Try it
Reading the records beneath this task, work out how many lines contain the word "validOut" and reply with only that number.

Dataset entries
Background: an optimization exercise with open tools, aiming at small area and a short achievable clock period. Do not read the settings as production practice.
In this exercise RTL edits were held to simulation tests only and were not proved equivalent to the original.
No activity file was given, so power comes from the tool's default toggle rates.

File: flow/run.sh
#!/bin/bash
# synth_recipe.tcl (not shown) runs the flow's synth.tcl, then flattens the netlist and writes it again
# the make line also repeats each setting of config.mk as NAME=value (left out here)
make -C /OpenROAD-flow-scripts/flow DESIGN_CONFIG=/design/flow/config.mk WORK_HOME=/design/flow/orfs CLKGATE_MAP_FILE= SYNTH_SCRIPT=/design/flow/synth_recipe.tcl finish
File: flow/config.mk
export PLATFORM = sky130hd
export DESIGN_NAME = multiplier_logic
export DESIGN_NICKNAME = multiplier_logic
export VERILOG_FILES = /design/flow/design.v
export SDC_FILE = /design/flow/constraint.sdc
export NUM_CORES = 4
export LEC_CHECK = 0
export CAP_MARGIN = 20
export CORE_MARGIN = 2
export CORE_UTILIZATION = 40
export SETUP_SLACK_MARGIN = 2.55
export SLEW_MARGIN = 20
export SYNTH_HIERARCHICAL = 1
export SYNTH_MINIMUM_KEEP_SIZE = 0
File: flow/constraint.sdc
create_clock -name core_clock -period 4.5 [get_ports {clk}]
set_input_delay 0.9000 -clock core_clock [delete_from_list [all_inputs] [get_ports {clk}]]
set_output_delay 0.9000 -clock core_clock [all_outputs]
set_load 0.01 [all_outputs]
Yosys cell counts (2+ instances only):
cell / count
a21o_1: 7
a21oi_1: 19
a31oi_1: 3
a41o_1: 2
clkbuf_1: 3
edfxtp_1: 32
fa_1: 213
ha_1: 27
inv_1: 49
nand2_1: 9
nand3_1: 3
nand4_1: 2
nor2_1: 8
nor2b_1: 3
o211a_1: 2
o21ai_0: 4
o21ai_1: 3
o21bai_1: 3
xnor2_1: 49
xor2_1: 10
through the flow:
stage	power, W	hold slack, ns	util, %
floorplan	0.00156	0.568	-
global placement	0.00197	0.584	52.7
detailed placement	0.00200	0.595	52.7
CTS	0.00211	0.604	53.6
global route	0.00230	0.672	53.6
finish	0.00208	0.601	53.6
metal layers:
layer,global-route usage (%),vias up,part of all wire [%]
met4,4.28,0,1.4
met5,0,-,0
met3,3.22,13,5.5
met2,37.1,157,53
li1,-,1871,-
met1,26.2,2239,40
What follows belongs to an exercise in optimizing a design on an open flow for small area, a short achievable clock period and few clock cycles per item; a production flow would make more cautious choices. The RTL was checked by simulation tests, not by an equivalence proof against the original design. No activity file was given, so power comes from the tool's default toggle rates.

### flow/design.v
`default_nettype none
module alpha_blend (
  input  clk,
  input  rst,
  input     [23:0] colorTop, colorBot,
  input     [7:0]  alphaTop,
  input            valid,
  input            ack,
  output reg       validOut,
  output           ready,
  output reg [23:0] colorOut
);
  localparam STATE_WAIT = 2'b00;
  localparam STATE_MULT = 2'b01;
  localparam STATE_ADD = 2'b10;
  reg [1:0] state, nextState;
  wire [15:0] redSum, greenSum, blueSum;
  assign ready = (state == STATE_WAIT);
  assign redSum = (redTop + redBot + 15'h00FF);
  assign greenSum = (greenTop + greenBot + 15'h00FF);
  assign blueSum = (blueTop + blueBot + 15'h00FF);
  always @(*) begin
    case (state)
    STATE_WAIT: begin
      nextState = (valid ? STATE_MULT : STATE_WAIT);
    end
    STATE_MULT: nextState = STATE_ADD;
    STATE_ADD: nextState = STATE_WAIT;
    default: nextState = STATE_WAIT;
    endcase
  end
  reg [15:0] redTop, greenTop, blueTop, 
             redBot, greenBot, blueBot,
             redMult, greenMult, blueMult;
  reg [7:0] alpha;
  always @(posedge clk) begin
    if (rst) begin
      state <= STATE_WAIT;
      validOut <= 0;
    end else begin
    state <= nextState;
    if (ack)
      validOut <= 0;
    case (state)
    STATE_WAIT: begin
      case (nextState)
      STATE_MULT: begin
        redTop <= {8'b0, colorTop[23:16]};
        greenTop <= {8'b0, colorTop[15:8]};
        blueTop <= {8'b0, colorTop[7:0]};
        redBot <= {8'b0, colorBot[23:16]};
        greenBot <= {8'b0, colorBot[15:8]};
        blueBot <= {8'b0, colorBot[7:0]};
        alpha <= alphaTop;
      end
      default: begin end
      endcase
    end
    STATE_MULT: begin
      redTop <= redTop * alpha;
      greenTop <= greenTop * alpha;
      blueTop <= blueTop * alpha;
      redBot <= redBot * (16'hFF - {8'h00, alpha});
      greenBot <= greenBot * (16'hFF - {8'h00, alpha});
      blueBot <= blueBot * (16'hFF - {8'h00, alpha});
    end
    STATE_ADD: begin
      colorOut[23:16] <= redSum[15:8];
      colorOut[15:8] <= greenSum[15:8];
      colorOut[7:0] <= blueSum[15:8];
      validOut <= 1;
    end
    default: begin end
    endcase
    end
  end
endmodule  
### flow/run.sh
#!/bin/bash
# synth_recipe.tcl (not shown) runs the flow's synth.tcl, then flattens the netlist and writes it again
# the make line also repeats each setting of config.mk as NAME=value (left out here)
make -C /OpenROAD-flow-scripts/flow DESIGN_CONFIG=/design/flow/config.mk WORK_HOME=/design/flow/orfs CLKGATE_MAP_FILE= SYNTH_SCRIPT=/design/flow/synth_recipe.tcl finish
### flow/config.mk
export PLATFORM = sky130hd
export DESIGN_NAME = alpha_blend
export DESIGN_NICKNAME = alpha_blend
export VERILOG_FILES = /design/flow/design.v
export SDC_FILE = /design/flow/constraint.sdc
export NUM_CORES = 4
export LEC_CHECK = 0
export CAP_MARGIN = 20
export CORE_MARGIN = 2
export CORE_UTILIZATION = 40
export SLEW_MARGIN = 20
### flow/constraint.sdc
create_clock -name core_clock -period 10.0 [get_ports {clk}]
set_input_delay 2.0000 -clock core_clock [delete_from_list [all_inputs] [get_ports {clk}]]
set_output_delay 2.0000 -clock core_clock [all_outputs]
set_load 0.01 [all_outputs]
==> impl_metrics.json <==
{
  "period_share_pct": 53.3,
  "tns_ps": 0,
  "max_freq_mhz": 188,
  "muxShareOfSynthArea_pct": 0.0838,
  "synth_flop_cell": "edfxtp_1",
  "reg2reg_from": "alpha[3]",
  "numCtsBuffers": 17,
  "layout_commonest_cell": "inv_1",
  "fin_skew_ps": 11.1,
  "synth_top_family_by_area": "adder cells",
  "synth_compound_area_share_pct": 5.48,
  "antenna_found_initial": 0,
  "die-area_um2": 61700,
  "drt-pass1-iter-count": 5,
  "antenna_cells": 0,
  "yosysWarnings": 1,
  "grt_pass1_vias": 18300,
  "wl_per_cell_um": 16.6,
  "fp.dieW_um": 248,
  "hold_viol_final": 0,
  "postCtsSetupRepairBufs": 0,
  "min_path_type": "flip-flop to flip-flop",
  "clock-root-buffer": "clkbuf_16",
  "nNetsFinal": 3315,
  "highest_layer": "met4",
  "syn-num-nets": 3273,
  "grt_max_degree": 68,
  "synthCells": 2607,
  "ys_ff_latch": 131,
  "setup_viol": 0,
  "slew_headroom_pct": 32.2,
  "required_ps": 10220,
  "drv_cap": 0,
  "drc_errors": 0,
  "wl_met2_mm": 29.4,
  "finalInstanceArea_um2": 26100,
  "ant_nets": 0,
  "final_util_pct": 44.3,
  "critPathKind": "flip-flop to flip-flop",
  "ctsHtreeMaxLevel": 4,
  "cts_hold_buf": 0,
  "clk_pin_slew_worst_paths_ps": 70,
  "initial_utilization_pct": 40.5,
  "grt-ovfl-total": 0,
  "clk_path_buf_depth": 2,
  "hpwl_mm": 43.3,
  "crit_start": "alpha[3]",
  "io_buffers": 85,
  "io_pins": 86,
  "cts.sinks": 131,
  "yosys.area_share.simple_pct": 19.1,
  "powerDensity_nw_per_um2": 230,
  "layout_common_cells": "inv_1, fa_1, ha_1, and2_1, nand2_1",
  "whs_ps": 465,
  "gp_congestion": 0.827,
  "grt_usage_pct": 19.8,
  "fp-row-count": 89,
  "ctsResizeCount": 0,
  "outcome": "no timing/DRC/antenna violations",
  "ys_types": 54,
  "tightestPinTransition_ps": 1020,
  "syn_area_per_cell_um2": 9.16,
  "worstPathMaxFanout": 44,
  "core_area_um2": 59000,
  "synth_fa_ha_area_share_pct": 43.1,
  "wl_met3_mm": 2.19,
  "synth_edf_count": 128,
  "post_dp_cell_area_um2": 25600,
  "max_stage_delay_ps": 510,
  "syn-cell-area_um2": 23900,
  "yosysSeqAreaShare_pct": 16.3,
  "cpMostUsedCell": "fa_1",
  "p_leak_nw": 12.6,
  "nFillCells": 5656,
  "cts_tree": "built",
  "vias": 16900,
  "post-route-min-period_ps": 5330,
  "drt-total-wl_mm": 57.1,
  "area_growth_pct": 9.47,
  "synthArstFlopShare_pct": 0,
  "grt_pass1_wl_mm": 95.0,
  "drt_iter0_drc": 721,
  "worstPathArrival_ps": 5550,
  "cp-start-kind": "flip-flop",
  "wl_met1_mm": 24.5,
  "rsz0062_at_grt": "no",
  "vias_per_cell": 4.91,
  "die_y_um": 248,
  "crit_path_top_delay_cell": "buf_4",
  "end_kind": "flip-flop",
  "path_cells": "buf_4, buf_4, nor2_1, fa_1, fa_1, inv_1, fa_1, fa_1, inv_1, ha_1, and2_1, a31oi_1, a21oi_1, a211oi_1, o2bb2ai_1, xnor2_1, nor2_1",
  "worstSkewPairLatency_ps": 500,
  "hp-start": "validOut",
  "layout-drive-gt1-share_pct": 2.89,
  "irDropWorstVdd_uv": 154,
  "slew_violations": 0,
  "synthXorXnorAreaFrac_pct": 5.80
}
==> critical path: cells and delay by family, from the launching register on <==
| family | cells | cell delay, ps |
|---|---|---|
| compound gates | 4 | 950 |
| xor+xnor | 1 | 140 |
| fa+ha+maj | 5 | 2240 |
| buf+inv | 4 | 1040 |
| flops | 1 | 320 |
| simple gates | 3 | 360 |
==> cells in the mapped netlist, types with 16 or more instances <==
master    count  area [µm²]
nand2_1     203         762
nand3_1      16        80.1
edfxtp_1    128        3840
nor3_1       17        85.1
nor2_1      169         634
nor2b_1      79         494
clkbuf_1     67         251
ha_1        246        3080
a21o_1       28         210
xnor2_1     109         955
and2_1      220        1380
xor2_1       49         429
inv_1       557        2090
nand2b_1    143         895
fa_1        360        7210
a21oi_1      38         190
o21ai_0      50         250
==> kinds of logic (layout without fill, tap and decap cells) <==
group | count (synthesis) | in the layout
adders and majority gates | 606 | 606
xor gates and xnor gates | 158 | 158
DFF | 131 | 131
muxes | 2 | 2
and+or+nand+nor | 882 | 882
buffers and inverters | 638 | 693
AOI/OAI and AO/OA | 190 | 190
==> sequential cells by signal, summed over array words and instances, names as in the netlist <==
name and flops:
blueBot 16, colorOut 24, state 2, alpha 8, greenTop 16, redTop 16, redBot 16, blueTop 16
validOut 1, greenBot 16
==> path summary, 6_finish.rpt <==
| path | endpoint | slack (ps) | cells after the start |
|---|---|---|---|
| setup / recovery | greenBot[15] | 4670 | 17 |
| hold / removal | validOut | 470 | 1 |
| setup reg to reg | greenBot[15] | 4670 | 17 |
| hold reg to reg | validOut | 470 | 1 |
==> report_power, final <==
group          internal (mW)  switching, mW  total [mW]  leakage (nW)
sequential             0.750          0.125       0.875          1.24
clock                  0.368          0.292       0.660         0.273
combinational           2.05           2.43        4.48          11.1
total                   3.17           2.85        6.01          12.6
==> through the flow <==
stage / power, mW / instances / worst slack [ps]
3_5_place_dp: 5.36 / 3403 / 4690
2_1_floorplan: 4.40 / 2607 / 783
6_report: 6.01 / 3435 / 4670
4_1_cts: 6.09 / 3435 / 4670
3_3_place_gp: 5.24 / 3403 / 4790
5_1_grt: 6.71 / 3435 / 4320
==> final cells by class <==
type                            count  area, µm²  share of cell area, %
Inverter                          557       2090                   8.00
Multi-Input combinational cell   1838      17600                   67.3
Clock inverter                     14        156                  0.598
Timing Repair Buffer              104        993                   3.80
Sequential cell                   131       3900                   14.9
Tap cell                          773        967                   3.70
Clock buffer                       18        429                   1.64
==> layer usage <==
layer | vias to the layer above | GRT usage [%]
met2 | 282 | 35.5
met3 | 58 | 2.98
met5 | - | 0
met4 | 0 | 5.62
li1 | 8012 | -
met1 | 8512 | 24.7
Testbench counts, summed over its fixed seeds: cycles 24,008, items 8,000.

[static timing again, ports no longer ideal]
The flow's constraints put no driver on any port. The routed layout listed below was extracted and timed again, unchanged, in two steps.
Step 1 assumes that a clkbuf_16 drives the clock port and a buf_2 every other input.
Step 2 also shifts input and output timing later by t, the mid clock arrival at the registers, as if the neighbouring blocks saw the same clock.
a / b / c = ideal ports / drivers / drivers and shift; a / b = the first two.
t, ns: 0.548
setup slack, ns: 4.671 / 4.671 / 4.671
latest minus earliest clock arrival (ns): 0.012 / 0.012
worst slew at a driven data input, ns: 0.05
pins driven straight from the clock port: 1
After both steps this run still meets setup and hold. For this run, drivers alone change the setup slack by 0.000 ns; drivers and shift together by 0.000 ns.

Result
8